The Cult of Cuisine

Virginia’s modern food moment.

Perhaps you’ve noticed: It seems you can’t turn a corner in the Commonwealth these days without stumbling over a craft brewery, tripping against a small-batch coffee roastery, stubbing your toe on an artisanal cheesemaker, or staggering into a closet-sized restaurant featuring reinterpreted biscuits and gravy and a bearded chef in a trucker’s hat.

Virginia, a food movement is afoot in our state.

Where once reigned Sunday dinners of fried chicken, macaroni and cheese, and sweet tea, we find ourselves among brunch spreads of duck hash and trout roe and $12 cocktails crafted from microdistillery gin. In the land where once we simmered a green bean long past the point of surrender, we have freshly harvested vegetables you’ve never heard of artfully arranged against a bright gesture of saffron remoulade. Our grits are heirloom. Our pork is pastured. We do food trucks. We flock to farmers’ markets. We sriracha.

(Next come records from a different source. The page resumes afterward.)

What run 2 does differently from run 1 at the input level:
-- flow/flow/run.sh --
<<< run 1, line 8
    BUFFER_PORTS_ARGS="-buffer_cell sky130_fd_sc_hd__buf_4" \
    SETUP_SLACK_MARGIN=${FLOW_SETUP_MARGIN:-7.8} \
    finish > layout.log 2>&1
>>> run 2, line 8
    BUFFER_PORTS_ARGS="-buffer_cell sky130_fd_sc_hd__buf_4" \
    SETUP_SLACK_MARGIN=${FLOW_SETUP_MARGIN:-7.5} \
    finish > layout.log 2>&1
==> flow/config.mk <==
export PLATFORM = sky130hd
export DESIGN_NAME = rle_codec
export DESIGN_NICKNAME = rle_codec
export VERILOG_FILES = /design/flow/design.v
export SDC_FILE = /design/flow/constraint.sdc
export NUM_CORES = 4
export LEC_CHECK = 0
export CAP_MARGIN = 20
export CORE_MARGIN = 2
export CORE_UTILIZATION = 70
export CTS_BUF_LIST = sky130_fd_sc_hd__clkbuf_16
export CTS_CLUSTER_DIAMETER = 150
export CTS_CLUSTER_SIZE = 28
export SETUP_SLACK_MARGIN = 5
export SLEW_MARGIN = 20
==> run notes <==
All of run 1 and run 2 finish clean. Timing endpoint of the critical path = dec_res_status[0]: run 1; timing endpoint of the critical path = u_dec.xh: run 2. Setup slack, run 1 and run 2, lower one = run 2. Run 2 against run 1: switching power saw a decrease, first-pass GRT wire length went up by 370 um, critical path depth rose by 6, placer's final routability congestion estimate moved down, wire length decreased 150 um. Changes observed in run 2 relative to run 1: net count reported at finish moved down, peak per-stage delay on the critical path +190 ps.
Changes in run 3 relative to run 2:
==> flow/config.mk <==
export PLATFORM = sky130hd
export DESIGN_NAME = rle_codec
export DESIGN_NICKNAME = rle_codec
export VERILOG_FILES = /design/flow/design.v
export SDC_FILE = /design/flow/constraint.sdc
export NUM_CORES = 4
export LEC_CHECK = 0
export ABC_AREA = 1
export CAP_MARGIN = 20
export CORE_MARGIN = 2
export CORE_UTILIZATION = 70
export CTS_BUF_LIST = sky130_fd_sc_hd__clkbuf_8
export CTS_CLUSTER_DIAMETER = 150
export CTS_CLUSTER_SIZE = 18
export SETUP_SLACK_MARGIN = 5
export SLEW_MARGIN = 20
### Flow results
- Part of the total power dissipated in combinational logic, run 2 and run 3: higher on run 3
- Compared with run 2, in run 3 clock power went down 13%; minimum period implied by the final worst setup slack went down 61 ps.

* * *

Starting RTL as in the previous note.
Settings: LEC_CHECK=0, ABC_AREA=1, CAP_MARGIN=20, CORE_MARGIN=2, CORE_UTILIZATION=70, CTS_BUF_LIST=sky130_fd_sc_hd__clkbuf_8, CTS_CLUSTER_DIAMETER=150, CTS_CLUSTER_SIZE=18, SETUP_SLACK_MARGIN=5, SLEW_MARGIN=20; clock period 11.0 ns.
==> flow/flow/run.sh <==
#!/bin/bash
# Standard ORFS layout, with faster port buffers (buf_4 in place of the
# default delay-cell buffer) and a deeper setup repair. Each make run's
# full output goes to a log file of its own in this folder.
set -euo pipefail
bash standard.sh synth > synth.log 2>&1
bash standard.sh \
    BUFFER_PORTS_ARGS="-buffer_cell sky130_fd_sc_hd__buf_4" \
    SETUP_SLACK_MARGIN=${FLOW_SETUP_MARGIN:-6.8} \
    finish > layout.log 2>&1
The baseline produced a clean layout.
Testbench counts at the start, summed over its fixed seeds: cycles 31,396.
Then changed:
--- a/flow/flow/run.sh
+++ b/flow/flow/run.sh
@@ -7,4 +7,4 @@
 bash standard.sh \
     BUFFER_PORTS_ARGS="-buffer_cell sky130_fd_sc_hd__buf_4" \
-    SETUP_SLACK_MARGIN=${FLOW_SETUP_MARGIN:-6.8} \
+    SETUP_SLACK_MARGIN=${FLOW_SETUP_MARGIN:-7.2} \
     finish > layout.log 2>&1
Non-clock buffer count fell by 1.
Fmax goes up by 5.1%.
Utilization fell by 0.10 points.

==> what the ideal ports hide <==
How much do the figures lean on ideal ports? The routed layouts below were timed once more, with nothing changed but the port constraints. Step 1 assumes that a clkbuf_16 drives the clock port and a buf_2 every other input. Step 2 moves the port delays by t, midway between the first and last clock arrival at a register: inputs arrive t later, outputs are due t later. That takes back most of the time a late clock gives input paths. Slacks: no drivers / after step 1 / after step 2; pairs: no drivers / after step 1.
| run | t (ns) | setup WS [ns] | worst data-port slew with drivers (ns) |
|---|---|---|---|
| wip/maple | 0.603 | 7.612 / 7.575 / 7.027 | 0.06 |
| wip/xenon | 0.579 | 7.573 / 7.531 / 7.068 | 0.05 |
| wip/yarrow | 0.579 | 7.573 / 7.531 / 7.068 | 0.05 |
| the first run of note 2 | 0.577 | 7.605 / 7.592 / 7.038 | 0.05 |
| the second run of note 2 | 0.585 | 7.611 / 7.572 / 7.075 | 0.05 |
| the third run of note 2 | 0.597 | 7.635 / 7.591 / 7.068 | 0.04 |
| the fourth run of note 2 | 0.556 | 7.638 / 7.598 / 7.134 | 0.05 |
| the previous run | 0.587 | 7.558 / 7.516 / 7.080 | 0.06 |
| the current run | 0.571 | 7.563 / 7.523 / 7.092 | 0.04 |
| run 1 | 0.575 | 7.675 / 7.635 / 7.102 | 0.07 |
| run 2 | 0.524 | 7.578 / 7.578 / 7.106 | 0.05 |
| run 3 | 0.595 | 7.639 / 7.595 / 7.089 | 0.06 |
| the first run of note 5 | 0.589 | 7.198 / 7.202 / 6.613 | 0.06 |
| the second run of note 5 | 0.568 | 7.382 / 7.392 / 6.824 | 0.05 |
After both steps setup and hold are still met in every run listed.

Across the state you’ll find an increasingly interwoven and expanding network of restaurants and specialty purveyors, festivals and events, small producers and diners all supporting a loosely defined, but collectively recognizable ethic that may be hard to name­—but you know it when you see it.

In tiny Meadowview in far southwest Virginia you can find local artisan goat cheese, sustainably harvested seafood, and “neo-Appalachian” cuisine at Harvest Table. In Staunton you can sit down to a prix-fixe three-course dinner, with venison sausage and braised rabbit served on mismatched crockery amidst communal tables at The Shack. And at FOODĒ in Fredericksburg, you can experience a Southern-rooted menu featuring locally sourced grass-fed beef, Virginia ciders and other seasonally rotating selections.

In Richmond last fall, you could have wandered from bison on stone-ground polenta to a five-course vegan tasting menu; from Rappahannock oysters to Surrey ham; from a “Battle for the Black Sea” dinner focused on Eastern European and Turkish cuisine to a Beaux Arts Ball featuring a flavorful mashup of the familiar (grits, apple butter) paired with the unexpected (quail eggs, Korean bibimbap). All this as part of the second Fire, Flour & Fork festival, a multi-day, multi-event and -venue “gathering for the food curious” headlined by dozens of culinary leaders and experts from around the state and around the country.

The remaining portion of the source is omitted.